**The task:** Among the entries that follow, some lines contain the word "hold". Show all of them.

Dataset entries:
>>>>

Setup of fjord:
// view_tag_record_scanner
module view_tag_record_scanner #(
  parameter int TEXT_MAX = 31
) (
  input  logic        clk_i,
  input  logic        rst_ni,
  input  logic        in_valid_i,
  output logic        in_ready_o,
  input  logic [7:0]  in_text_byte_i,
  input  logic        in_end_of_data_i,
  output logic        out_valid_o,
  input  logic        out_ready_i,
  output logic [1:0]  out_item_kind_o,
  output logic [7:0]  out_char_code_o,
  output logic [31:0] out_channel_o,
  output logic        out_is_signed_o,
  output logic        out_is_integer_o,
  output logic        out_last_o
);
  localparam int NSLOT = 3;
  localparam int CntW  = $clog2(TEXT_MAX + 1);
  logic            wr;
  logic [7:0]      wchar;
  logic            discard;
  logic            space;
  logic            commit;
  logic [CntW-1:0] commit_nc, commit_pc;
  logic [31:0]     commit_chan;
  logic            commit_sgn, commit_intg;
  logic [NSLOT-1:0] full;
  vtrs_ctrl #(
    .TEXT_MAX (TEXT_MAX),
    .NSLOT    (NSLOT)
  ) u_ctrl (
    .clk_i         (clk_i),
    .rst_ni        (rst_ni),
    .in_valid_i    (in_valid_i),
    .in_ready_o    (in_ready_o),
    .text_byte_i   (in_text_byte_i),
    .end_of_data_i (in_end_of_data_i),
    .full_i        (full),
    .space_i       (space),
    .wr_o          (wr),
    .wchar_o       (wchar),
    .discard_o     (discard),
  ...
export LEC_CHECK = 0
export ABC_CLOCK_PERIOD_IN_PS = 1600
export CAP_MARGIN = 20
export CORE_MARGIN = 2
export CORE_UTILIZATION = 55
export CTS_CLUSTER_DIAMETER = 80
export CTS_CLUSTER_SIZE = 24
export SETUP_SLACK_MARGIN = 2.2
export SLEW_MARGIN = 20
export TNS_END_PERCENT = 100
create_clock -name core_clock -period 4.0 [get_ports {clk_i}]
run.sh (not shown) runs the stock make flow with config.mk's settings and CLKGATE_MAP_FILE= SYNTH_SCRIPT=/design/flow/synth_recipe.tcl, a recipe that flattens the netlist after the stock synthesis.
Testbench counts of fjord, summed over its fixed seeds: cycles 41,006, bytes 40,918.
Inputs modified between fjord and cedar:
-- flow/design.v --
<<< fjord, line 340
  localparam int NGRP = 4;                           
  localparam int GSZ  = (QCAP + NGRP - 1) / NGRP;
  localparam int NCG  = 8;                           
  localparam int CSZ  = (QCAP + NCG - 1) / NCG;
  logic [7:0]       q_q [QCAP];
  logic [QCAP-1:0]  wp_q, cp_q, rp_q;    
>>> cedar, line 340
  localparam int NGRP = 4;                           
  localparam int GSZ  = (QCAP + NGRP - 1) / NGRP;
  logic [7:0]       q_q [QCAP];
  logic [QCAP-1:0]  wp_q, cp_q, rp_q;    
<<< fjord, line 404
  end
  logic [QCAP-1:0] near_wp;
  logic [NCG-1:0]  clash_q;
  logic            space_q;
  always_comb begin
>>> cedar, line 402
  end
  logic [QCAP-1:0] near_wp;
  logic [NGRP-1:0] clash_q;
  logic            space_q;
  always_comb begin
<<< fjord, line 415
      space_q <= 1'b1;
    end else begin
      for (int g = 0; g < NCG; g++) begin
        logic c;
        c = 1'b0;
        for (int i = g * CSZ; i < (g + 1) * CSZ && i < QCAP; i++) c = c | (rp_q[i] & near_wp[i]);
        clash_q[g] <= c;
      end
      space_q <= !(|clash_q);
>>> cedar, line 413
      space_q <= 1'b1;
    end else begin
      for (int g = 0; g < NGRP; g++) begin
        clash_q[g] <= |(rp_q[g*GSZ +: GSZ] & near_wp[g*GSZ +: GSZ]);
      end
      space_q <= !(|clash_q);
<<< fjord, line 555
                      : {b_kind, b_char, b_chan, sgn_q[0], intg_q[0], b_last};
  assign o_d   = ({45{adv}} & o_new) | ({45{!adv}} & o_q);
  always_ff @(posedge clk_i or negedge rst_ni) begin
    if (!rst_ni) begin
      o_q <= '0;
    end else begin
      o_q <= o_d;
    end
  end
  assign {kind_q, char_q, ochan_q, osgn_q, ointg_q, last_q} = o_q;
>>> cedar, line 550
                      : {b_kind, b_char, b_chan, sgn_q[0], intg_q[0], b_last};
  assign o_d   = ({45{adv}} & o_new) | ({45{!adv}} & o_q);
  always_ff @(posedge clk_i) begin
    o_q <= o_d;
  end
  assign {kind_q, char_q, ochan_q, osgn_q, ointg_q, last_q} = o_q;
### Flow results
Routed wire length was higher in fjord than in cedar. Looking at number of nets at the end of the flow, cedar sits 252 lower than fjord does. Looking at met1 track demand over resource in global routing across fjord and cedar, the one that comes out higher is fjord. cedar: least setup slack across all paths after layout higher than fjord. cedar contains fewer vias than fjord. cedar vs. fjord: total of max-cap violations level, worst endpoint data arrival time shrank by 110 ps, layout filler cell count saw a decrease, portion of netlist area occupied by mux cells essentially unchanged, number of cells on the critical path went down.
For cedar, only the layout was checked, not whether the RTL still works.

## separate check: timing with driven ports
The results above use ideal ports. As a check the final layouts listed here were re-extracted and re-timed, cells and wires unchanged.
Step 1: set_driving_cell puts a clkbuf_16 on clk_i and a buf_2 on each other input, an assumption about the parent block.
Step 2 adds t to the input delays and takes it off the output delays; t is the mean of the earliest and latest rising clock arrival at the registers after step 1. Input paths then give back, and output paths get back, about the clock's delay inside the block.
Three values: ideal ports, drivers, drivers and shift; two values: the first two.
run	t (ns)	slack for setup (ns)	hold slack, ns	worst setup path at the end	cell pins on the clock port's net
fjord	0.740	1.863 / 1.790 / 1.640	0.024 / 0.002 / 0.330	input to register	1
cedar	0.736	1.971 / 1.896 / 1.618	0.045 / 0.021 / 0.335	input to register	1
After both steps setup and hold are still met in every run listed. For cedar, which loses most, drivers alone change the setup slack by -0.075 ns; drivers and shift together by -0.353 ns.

<<<<

**Exercise response:**
run	t (ns)	slack for setup (ns)	hold slack, ns	worst setup path at the end	cell pins on the clock port's net
After both steps setup and hold are still met in every run listed. For cedar, which loses most, drivers alone change the setup slack by -0.075 ns; drivers and shift together by -0.353 ns.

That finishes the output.